Court rules inmates don't need to file a second appeal notice after a court reopens their appeal window
What it does
A notice of appeal filed after the original deadline but before a court formally reopens the appeal period is treated as "early" rather than invalid, and it automatically carries forward to the date the court grants reopening. This means a litigant who already filed a notice of appeal does not have to file a second one after the court reopens the appeal window. The Fourth Circuit's ruling that dismissed Parrish's appeal for lack of a second notice is reversed.
Who benefits
Federal litigants — especially incarcerated people and self-represented (pro se) litigants — who miss the original appeal deadline because they did not receive the court's decision in time, and who file a notice of appeal before the court formally grants reopening of the appeal period.
Who is affected
Federal courts of appeals that had previously required a second, separate notice of appeal to be filed within a reopened appeal window in order to exercise jurisdiction over the case.
Practical impact
Federal litigants who file a notice of appeal late — because they did not receive the court's decision on time — and whose appeal window is subsequently reopened by the court will not lose their appeal simply because they did not file a second notice within the reopened 14-day window. Courts of appeals that had dismissed such appeals for lack of a second notice must now treat the original filing as sufficient. Incarcerated people, who often face delays in receiving court mail, are particularly protected by this ruling.
Majority — Sotomayor
Joined by: Roberts, Alito, Kagan, Kavanaugh, Barrett
The majority held that a notice of appeal filed before a court grants reopening is merely "early," not invalid, and that a longstanding legal background rule — called the "relation-forward" principle — applies: an adequate but premature notice of appeal is treated as filed on the date the document making the appeal possible is entered. The Court reasoned that Congress, when it created the reopening provision in 1991, would have expected this background rule to continue to apply, because nothing in the statute's text signals an intent to eliminate it.

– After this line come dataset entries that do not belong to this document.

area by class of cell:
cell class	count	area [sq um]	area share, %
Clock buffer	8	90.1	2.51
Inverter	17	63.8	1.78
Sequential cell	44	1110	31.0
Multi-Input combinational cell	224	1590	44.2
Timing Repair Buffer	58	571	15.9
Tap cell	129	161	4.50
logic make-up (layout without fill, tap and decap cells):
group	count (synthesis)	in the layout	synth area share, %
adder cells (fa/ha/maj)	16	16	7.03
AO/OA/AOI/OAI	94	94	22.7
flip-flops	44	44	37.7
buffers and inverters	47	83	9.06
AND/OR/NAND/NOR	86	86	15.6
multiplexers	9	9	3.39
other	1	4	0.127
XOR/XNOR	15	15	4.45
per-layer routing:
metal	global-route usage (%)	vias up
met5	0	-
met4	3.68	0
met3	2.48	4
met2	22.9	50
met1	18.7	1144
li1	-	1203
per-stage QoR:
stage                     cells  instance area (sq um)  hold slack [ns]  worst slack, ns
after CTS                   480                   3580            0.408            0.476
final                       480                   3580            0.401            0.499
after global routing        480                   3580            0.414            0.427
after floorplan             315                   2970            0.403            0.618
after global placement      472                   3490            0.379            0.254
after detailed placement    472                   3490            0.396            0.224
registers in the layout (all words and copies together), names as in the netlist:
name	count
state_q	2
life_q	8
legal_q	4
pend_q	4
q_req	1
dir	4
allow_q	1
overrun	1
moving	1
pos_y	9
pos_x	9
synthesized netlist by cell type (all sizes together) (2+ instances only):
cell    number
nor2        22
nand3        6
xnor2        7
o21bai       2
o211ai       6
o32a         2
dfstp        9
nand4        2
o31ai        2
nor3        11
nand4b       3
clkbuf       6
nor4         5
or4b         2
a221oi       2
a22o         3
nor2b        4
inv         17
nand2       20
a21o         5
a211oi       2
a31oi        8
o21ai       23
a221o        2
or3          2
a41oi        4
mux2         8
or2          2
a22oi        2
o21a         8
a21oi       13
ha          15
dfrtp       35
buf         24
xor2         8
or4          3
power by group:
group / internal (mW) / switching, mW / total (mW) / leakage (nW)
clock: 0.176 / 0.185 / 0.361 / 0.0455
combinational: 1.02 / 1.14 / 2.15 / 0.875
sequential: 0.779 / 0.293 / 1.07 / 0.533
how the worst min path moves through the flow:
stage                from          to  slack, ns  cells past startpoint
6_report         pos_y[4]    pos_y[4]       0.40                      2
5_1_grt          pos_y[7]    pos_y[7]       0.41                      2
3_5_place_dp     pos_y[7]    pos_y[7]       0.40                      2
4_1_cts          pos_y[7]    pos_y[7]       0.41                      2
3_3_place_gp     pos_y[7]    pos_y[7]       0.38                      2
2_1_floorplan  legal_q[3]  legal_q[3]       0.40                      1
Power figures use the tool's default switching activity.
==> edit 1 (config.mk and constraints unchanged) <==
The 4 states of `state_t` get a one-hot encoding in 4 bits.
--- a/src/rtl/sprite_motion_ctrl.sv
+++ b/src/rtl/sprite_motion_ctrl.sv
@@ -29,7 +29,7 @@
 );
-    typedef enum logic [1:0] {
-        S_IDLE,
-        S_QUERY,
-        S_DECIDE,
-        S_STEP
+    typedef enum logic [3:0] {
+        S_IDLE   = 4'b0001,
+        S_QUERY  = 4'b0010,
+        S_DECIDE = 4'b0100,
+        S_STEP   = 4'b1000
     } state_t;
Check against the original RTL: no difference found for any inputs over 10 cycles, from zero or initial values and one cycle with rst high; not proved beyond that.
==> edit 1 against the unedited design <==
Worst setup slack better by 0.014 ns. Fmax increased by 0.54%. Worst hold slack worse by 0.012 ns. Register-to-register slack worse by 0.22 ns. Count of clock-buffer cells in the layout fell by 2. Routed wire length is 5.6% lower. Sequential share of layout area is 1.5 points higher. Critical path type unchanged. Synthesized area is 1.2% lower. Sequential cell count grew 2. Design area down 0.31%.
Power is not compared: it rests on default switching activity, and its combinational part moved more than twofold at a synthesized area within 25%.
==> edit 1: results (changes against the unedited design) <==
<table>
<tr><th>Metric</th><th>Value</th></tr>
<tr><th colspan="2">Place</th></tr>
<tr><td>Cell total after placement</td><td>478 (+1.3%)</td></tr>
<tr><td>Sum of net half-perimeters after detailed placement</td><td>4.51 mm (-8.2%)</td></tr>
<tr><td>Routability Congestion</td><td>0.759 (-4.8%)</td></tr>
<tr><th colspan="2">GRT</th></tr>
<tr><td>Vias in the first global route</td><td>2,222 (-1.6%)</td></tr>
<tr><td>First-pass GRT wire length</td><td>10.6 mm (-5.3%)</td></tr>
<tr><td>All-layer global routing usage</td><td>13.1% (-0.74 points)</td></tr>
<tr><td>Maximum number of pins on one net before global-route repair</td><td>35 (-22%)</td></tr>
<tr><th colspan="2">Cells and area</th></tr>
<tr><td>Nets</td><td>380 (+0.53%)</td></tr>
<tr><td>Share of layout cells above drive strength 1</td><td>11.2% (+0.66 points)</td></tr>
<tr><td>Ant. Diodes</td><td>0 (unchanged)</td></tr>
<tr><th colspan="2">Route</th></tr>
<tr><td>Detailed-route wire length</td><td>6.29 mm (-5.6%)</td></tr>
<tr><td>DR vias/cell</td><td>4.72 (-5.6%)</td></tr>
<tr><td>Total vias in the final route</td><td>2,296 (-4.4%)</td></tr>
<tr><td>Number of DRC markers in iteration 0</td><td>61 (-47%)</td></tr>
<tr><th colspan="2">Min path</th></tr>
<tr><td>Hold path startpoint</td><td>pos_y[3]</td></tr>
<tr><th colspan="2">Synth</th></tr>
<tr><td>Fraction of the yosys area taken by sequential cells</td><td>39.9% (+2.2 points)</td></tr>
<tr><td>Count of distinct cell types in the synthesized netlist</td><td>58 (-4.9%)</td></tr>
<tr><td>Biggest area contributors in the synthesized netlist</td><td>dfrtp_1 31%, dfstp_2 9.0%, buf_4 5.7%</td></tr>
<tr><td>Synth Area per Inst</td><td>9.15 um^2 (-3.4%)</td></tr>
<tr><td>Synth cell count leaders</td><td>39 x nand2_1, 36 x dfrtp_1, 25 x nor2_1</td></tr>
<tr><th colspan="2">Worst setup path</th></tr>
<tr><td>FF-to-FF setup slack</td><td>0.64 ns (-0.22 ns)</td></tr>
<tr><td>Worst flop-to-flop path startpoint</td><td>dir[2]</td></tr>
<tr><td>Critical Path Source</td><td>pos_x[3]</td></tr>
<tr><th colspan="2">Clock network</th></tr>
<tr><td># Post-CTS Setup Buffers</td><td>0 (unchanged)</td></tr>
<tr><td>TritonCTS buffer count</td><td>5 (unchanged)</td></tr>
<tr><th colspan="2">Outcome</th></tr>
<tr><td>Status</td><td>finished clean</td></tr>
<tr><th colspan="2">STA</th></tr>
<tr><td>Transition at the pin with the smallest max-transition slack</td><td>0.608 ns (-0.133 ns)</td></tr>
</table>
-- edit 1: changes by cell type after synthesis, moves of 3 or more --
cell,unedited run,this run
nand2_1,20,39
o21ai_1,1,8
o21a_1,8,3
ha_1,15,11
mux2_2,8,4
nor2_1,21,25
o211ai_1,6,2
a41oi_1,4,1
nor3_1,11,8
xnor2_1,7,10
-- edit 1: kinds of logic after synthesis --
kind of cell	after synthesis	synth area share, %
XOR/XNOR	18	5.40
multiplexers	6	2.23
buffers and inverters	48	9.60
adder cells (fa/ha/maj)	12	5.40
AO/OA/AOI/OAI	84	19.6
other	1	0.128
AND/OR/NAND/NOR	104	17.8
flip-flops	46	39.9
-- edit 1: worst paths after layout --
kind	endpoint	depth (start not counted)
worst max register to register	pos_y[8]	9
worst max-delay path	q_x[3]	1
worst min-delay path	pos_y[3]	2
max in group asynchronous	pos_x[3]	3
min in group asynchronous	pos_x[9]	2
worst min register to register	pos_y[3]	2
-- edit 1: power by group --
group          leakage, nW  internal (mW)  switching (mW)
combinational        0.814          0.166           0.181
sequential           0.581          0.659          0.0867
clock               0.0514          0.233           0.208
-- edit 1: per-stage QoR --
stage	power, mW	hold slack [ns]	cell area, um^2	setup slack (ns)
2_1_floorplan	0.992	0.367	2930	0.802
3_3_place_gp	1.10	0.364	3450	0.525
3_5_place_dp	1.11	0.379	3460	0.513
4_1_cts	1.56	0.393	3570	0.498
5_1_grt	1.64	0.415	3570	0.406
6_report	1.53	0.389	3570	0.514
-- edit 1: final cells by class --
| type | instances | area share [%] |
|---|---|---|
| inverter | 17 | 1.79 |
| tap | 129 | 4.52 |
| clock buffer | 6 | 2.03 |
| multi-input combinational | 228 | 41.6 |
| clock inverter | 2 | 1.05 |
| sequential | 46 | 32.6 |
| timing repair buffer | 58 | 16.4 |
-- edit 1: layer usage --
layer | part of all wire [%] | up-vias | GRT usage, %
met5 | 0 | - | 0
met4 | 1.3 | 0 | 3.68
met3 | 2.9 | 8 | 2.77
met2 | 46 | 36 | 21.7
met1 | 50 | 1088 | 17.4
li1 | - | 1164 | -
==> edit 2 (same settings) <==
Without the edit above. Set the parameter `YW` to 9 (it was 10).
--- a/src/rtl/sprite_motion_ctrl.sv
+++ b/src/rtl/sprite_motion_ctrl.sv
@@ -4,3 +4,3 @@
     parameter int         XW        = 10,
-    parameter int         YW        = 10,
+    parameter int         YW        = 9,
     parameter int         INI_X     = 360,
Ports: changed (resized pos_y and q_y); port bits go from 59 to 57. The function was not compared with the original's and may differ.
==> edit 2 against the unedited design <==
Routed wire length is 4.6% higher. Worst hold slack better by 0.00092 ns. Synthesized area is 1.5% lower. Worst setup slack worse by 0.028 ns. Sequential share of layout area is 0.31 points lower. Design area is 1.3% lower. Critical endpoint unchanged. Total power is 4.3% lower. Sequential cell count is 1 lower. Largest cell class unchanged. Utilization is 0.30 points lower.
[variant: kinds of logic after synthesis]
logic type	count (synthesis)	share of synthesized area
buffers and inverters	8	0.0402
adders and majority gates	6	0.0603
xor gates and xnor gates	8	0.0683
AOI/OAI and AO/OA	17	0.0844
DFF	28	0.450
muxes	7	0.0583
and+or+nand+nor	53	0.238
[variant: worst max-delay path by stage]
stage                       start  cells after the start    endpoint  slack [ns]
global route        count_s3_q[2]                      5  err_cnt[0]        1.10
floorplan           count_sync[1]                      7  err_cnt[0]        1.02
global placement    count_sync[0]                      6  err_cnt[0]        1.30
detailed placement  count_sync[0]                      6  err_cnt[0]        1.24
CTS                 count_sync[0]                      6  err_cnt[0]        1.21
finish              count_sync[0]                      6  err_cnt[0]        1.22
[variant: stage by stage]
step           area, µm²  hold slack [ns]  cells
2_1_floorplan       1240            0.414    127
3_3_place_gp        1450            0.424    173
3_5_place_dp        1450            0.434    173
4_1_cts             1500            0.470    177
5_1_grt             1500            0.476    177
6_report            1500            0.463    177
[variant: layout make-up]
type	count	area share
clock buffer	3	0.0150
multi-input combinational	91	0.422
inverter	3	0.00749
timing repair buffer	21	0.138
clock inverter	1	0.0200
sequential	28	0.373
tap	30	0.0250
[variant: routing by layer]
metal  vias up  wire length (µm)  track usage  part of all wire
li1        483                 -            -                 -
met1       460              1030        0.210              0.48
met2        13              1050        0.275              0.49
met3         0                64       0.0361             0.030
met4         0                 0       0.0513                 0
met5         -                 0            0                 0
## src/rtl/fetch_stage.sv

```systemverilog
// Instruction-fetch stage: PC, variable-latency imem req/ack port, one-entry skid
// buffer and the IF/ID register with stall / flush / redirect handling.
module fetch_stage #(
    parameter int unsigned      WIDTH    = 22,
    parameter logic [WIDTH-1:0] RESET_PC = '0,
    parameter int unsigned      PC_STEP  = 4
) (
    input  logic             clk,
    input  logic             rst,
    input  logic             stall_d,
    input  logic             flush_d,
    input  logic             pc_src_w,
    input  logic [WIDTH-1:0] branch_target_in,
    output logic             imem_req,
    output logic [WIDTH-1:0] imem_addr,
    input  logic             imem_ack,
    input  logic [WIDTH-1:0] imem_rdata,
    output logic [WIDTH-1:0] instruction_decode_out,
    output logic [WIDTH-1:0] pc_plus_8_out,
    output logic             valid_decode_out,
    output logic             fetch_busy,
    output logic [1:0]       state_dbg_o
);

    typedef enum logic [1:0] {
        S_FETCH   = 2'd0,
        S_HOLD    = 2'd1,
        S_DISCARD = 2'd2
    } state_e;

    localparam logic [WIDTH-1:0] STEP_1 = WIDTH'(PC_STEP);
    localparam logic [WIDTH-1:0] STEP_2 = WIDTH'(2 * PC_STEP);

    state_e           state_q, state_d;
    logic [WIDTH-1:0] pc_q, pc_d;
    logic [WIDTH-1:0] disc_addr_q, disc_addr_d;
    logic [WIDTH-1:0] skid_q, skid_d;
    logic [WIDTH-1:0] instr_q, instr_d;
    logic [WIDTH-1:0] pc8_q, pc8_d;
    logic             valid_q, valid_d;
    logic             bubble;
    logic             ack_v;

    // imem handshake: imem_req stays high with imem_addr stable until the cycle
    // imem_ack is seen; that cycle completes the request. imem_ack while imem_req
    // is low carries no meaning and is ignored.
    assign imem_req   = !rst && (state_q != S_HOLD);
    assign imem_addr  = (state_q == S_DISCARD) ? disc_addr_q : pc_q;
    assign ack_v      = imem_req && imem_ack;
    assign fetch_busy = imem_req && !imem_ack;

    assign instruction_decode_out = instr_q;
    assign pc_plus_8_out          = pc8_q;
    assign valid_decode_out       = valid_q;
    assign state_dbg_o            = state_q;

    always_ff @(posedge clk or posedge rst) begin
        if (rst) begin
            state_q     <= S_FETCH;
            pc_q        <= RESET_PC;
            disc_addr_q <= '0;
            skid_q      <= '0;
            instr_q     <= '0;
            pc8_q       <= '0;
            valid_q     <= 1'b0;
        end else begin
            state_q     <= state_d;
            pc_q        <= pc_d;
            disc_addr_q <= disc_addr_d;
            skid_q      <= skid_d;
            instr_q     <= instr_d;
            pc8_q       <= pc8_d;
            valid_q     <= valid_d;
        end
    end

    always_comb begin
        state_d     = state_q;
        pc_d        = pc_q;
        disc_addr_d = disc_addr_q;
        skid_d      = skid_q;
        instr_d     = instr_q;
        pc8_d       = pc8_q;
        valid_d     = valid_q;
        bubble      = 1'b0;

        case (state_q)
            S_FETCH: begin
                if (pc_src_w) begin
                    pc_d   = branch_target_in;
                    bubble = 1'b1;
                    // The in-flight request must still be completed at its old address.
                    if (!ack_v) begin
                        state_d     = S_DISCARD;
                        disc_addr_d = pc_q;
                    end
                end else if (flush_d) begin
                    bubble = 1'b1;
                end else if (stall_d) begin
                    if (ack_v) begin
                        skid_d  = imem_rdata;
                        state_d = S_HOLD;
                    end
                end else if (ack_v) begin
                    instr_d = imem_rdata;
                    pc8_d   = pc_q + STEP_2;
                    valid_d = 1'b1;
                    pc_d    = pc_q + STEP_1;
                end else begin
                    bubble = 1'b1;
                end
            end

            S_HOLD: begin
                if (pc_src_w) begin
                    pc_d    = branch_target_in;
                    bubble  = 1'b1;
                    state_d = S_FETCH;
                end else if (flush_d) begin
                    bubble  = 1'b1;
                    state_d = S_FETCH;
                end else if (!stall_d) begin
                    instr_d = skid_q;
                    pc8_d   = pc_q + STEP_2;
                    valid_d = 1'b1;
                    pc_d    = pc_q + STEP_1;
                    state_d = S_FETCH;
                end
            end

            S_DISCARD: begin
                if (ack_v) begin
                    state_d = S_FETCH;
                end
                if (pc_src_w) begin
                    pc_d   = branch_target_in;
                    bubble = 1'b1;
                end else if (flush_d || !stall_d) begin
                    bubble = 1'b1;
                end
            end

            default: begin
                state_d = S_FETCH;
            end
        endcase

        if (bubble) begin
            instr_d = '0;
            pc8_d   = '0;
            valid_d = 1'b0;
        end
    end

endmodule

```

## config.mk

```make
export PLATFORM = sky130hd
export DESIGN_NAME = fetch_stage
export DESIGN_NICKNAME = d
export VERILOG_FILES = /design/src/rtl/fetch_stage.sv
export SDC_FILE = /design/constraint.sdc
export NUM_CORES = 1
export LEC_CHECK = 0
export ABC_AREA = 1
export BUFFER_PORTS_ARGS = -buffer_cell sky130_fd_sc_hd__buf_4
export CAP_MARGIN = 30
export CORE_MARGIN = 2
export CORE_UTILIZATION = 40
export CTS_CLUSTER_SIZE = 24
export DETAILED_ROUTE_END_ITERATION = 16
export GPL_TIMING_DRIVEN = 0
export HOLD_SLACK_MARGIN = 0.06
export PLACE_DENSITY = 0.6
export SYNTH_ARGS = -nofsm -noshare
export SYNTH_HDL_FRONTEND = slang
export SYNTH_SLANG_ARGS = --single-unit
```

## constraint.sdc

```tcl
create_clock -name clk -period 6.11 [get_ports clk]
set_clock_uncertainty 0.2 [all_clocks]
set_input_delay 1.833 -clock clk [delete_from_list [all_inputs] [get_ports clk]]
set_output_delay 1.833 -clock clk [all_outputs]
set_load 0.01 [all_outputs]
```

==> reports/summary.txt, run 1 <==
FLOORPLANNING
------------------------------------------------------------------------------
Number of core rows                                                         45
Die height                                                              129 µm
Overall die width                                                       129 µm
Die Outline Area                                                     16800 µm²
Starting density of the core                                             0.411
Placeable core region                                                15300 µm²
Number of top-level pins                                                   121

ROUTE
------------------------------------------------------------------------------
Count of nets left with antenna violations after detail routing              0
Drc violations                                                               0
First-pass DRT Iterations                                                    5
Total length of routed wires                                          17600 µm
Total number of vias                                                      5463
Initial DRC count                                                          393
Average vias per placed instance                                          5.07
Post-DR wirelength/cell                                                16.4 µm

SYNTH
------------------------------------------------------------------------------
Number of flip-flops and latches in the synthesized netlist                113
Most area-consuming cells after synthesis                         dfrtp_1 45%, nand2_1 11%, nand3_2 6.7%, o21ai_2 5.7%, o21ai_0 4.3%
Post-synth top area share                                                0.449
Post-synthesis average cell area                                      8.80 µm²
Synth Net Count                                                            771
Yosys warns                                                                  0
Gate count after technology mapping                                        715
Number of flops mapped to enable cells by yosys                              0
Yosys top cell by area                                                 dfrtp_1
Post-Synthesis Cell Area                                              6290 µm²
Primary flip-flop cell chosen by synthesis mapping                     dfrtp_1
Seq/Total Area, Yosys                                                    0.449
Post-synthesis async set-or-reset flop share                              1.00
Synth cell types                                                            37

CTS
------------------------------------------------------------------------------
Max H-tree Level                                                             4
CTS sink cnt                                                               113
Count of buffers added by post-CTS timing repair for setup                   0
Clock slew at reported path FFs                                          60 ps
Number of buffers added by the clock tree synthesis step                    17
Insertion delay of the later-clocked pin in the worst-skew pair         430 ps
Max Root-Sink Buffers                                                        2
Clock tree from TritonCTS                                                 done
Post_cts resized                                                             0
Clock Tree Root                                                      clkbuf_16
Post-CTS Hold Fix Bufs                                                       0

GRT
------------------------------------------------------------------------------
Antenna violations before repair                                             0
Met2 usage in global routing                                             0.364
Gr usage total                                                           0.220
Most congested layer reported by global routing                           met2
First-pass GRT wire length                                            28200 µm
Total gr overflow                                                            0
Via count of the first global-routing pass                                5373
Met3 global-route usage                                                 0.0458
Met1 track utilization from global routing                               0.291
Pin count of the biggest net entering global routing                        94

WORST SETUP PATH
------------------------------------------------------------------------------
Kind of critical path                                                  reg2out
Worst R2R Path Depth                                                        10
Worst-case register-to-register setup slack                            3790 ps
Data required time of the worst path                                   4080 ps
Startpoint class of the critical path                                     flop
Reg-to-reg critical path startpoint                               state_dbg_o[0]
Crit path from                                                    state_dbg_o[0]
Category of the worst setup path capture point                      output pin
Capture point of the worst reg-to-reg path                            pc_q[13]
Worst path arrival time                                                2390 ps
Biggest fanout along the worst timing path                                  10
Critical Path Sink                                                imem_addr[19]

LAYOUT
------------------------------------------------------------------------------
Area of combinational cells with multiple inputs                      3000 µm²
Final layout net count                                                     910
Number of inserted diodes                                                    0
Area growth, synth to finish                                             28.8%
Register cell area after layout                                       2830 µm²
Number of fill cells in the layout                                        1459
Ratio of cells with drive above 1 in the final layout                    0.338

STA
------------------------------------------------------------------------------
Final Cycle Share                                                        0.723
Final total negative setup slack                                          0 ps
Count of final max-slew check failures                                       0
Worst max-slew margin expressed relative to the limit                    0.587
Maximum achievable frequency                                           226 MHz
Setup repair after global routing missed its margin                      false
Final count of hold timing violations                                        0
Final Worst Setup Slack                                                1690 ps
Clock period minus worst slack                                         4420 ps
Setup-failing EPs final                                                      0
Worst-Margin Slew                                                       619 ps

PWR
------------------------------------------------------------------------------
Design Power                                                           3.58 mW
P_leak                                                                 3.81 nW
Worst supply voltage drop on vdd                                      0.215 mV
Cell area power density                                             441 nW/µm²

OUTCOME
------------------------------------------------------------------------------
Outcome                                                           finished clean

PLACEMENT
------------------------------------------------------------------------------
Post-place setup slack                                                 1770 ps
Quantity of I/O buffers inserted on ports                                  119
Placed wire-length estimate after detailed placement                  13000 µm
RD Place Congestion                                                      0.881

FLOW RUN
------------------------------------------------------------------------------
Number of maximum-capacitance violations                                     0

HOLD PATH
------------------------------------------------------------------------------
Type of the tightest min-delay check                                   reg2reg

[worst max-delay path, stage by stage, from the launching register on]
cell and delay [ps]:
dfrtp_1 450, inv_1 110, ha_1 180, buf_2 260, buf_1 520, nand2_1 110
o21ai_0 150, buf_4 190
[routing by layer]
layer,vias up,wire length [µm]
li1,2640,-
met1,2620,7890
met2,180,8560
met3,23,896
met4,0,293
met5,-,0
[power by group]
part	total, mW	leakage, nW	internal, mW	switching, mW
combinational	1.36	2.05	0.518	0.844
clock	1.05	0.294	0.689	0.364
sequential	1.16	1.47	0.973	0.189
total	3.58	3.81	2.18	1.40
[metrics by stage]
stage | cells | hold slack (ps) | util | cell area [µm²]
floorplan | 715 | 242 | - | 6290
global placement | 1045 | 253 | 0.487 | 7450
detailed placement | 1046 | 258 | 0.489 | 7480
CTS | 1078 | 272 | 0.530 | 8110
global route | 1078 | 284 | 0.530 | 8110
finish | 1078 | 269 | 0.530 | 8110
[flip-flops by register name, summed over array words and instances, names as in the netlist]
register and flops:
instruction_decode_out 22, pc_plus_8_out 22, disc_addr_q 22, state_dbg_o 2
valid_decode_out 1, skid_q 22, pc_q 22
[synth_stat cells (8+ instances only)]
library cell / n
buf_2: 11
o21ai_2: 41
dfrtp_1: 113
nor2_1: 44
inv_1: 39
buf_6: 14
o21ai_1: 17
nand3_1: 27
mux2i_1: 22
nand3_2: 42
clkbuf_1: 8
a21oi_1: 19
xor2_1: 19
nor2_2: 9
o21ai_0: 54
nand2_1: 190
[cells by family (layout without fill, tap and decap cells)]
group,after synthesis,in the layout,share of synthesized area
XOR/XNOR,21,21,0.0292
multiplexers,22,22,0.0350
flip-flops,113,113,0.449
adder cells (fa/ha/maj),6,6,0.0119
AO/OA/AOI/OAI,140,140,0.141
buffers and inverters,85,237,0.0743
AND/OR/NAND/NOR,328,328,0.259
[worst min path at each step]
stage,start,cells past startpoint,slack [ps],end
after floorplan,skid_q[0],2,240,skid_q[0]
after detailed placement,skid_q[6],2,260,skid_q[6]
after CTS,skid_q[9],2,270,skid_q[9]
after global placement,skid_q[7],2,250,skid_q[7]
final,skid_q[0],2,270,skid_q[0]
after global routing,skid_q[18],2,280,skid_q[18]
[layout make-up]
type / count / share of cell area
well taps: 211 / 0.0326
plain buffers: 40 / 0.0369
repair buffers: 120 / 0.114
clock buffers: 18 / 0.0541
inverters: 45 / 0.0214
clock inverters: 14 / 0.0230
flip-flops and latches: 113 / 0.349
multi-input cells: 517 / 0.370
[cells in the final DEF, fill, tap and decap left out, types with 19 or more instances in the layout]
cell type	netlist	routed
o21ai_0	54	54
o21ai_2	41	41
dfrtp_1	113	113
nand2_1	190	190
buf_4	2	121
nand3_1	27	27
nor2_1	44	44
mux2i_1	22	22
inv_1	39	38
nand3_2	42	42
xor2_1	19	19
a21oi_1	19	19
No activity file was read; power rests on OpenSTA's default activity.
==> run 2, diff against run 1 <==
--- a/config.mk
+++ b/config.mk
@@ -14,7 +14,7 @@
 export DETAILED_ROUTE_END_ITERATION = 16
 export GPL_TIMING_DRIVEN = 0
 export HOLD_SLACK_MARGIN = 0.06
-export PLACE_DENSITY = 0.6
+export PLACE_DENSITY = 0.62
 export SYNTH_ARGS = -nofsm -noshare
 export SYNTH_HDL_FRONTEND = slang
 export SYNTH_SLANG_ARGS = --single-unit
==> constraint.sdc (replaced) <==
create_clock -name clk -period 3.6 [get_ports clk]
set_clock_uncertainty 0.2 [all_clocks]
set_input_delay 1.08 -clock clk [delete_from_list [all_inputs] [get_ports clk]]
set_output_delay 1.08 -clock clk [all_outputs]
set_load 0.01 [all_outputs]
==> run 2 against run 1 <==
Net effect: flip-flop and latch count stayed put; utilization hardly changed; sequential share of layout area about the same; global-route usage decreased by 1.7 points; register-to-register slack worse by 2600 ps; via count fell by 3.8%.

The majority emphasized that the entire purpose of a notice of appeal is to inform the other side and the court who is appealing, from what decision, and to which court — and when that information is already perfectly clear, dismissing an appeal on a technicality serves no legitimate purpose. The Court also found that the Federal Rules of Appellate Procedure are consistent with this result: the Rules already codify the relation-forward principle in other contexts, the Rules Committee previously eliminated a requirement for duplicate notices because it created "a trap for unsuspecting litigants," and the Rules' silence on relation-forward in the reopening context does not imply it is forbidden. Requiring a second notice would be especially harmful to incarcerated and self-represented litigants, who may not receive the reopening order before the 14-day window expires.
Dissent reasoning
In dissent, Justice Gorsuch argued that the Court should have dismissed the case as improvidently granted — meaning the Court should not have taken it up in the first place. He noted that the Advisory Committee on Appellate Rules had already begun studying whether to amend Federal Rule of Appellate Procedure 4(a)(6) to address exactly this problem, and that a rule change could have resolved the issue without a Supreme Court ruling. He expressed concern that by deciding the case now, the Court risks causing the Rules Committee to pause or abandon its own work, leading to less efficient resolution of the underlying procedural question. His position was that the Rules Committee — the body specifically charged with reviewing issues of this kind — should be allowed to complete that work rather than have the Court step in prematurely.
Constitutional question
When a federal court reopens the time to file an appeal because a litigant did not timely receive the court's decision, must the litigant file a brand-new notice of appeal within that reopened window — even if they already filed one before the window was reopened?
Precedent changed
The ruling reverses the Fourth Circuit's decision in Parrish v. United States, 74 F.4th 160 (4th Cir. 2023), and resolves a circuit split; it does not explicitly overrule any Supreme Court precedent, but extends the longstanding relation-forward principle to the reopening context under 28 U.S.C. §2107(c).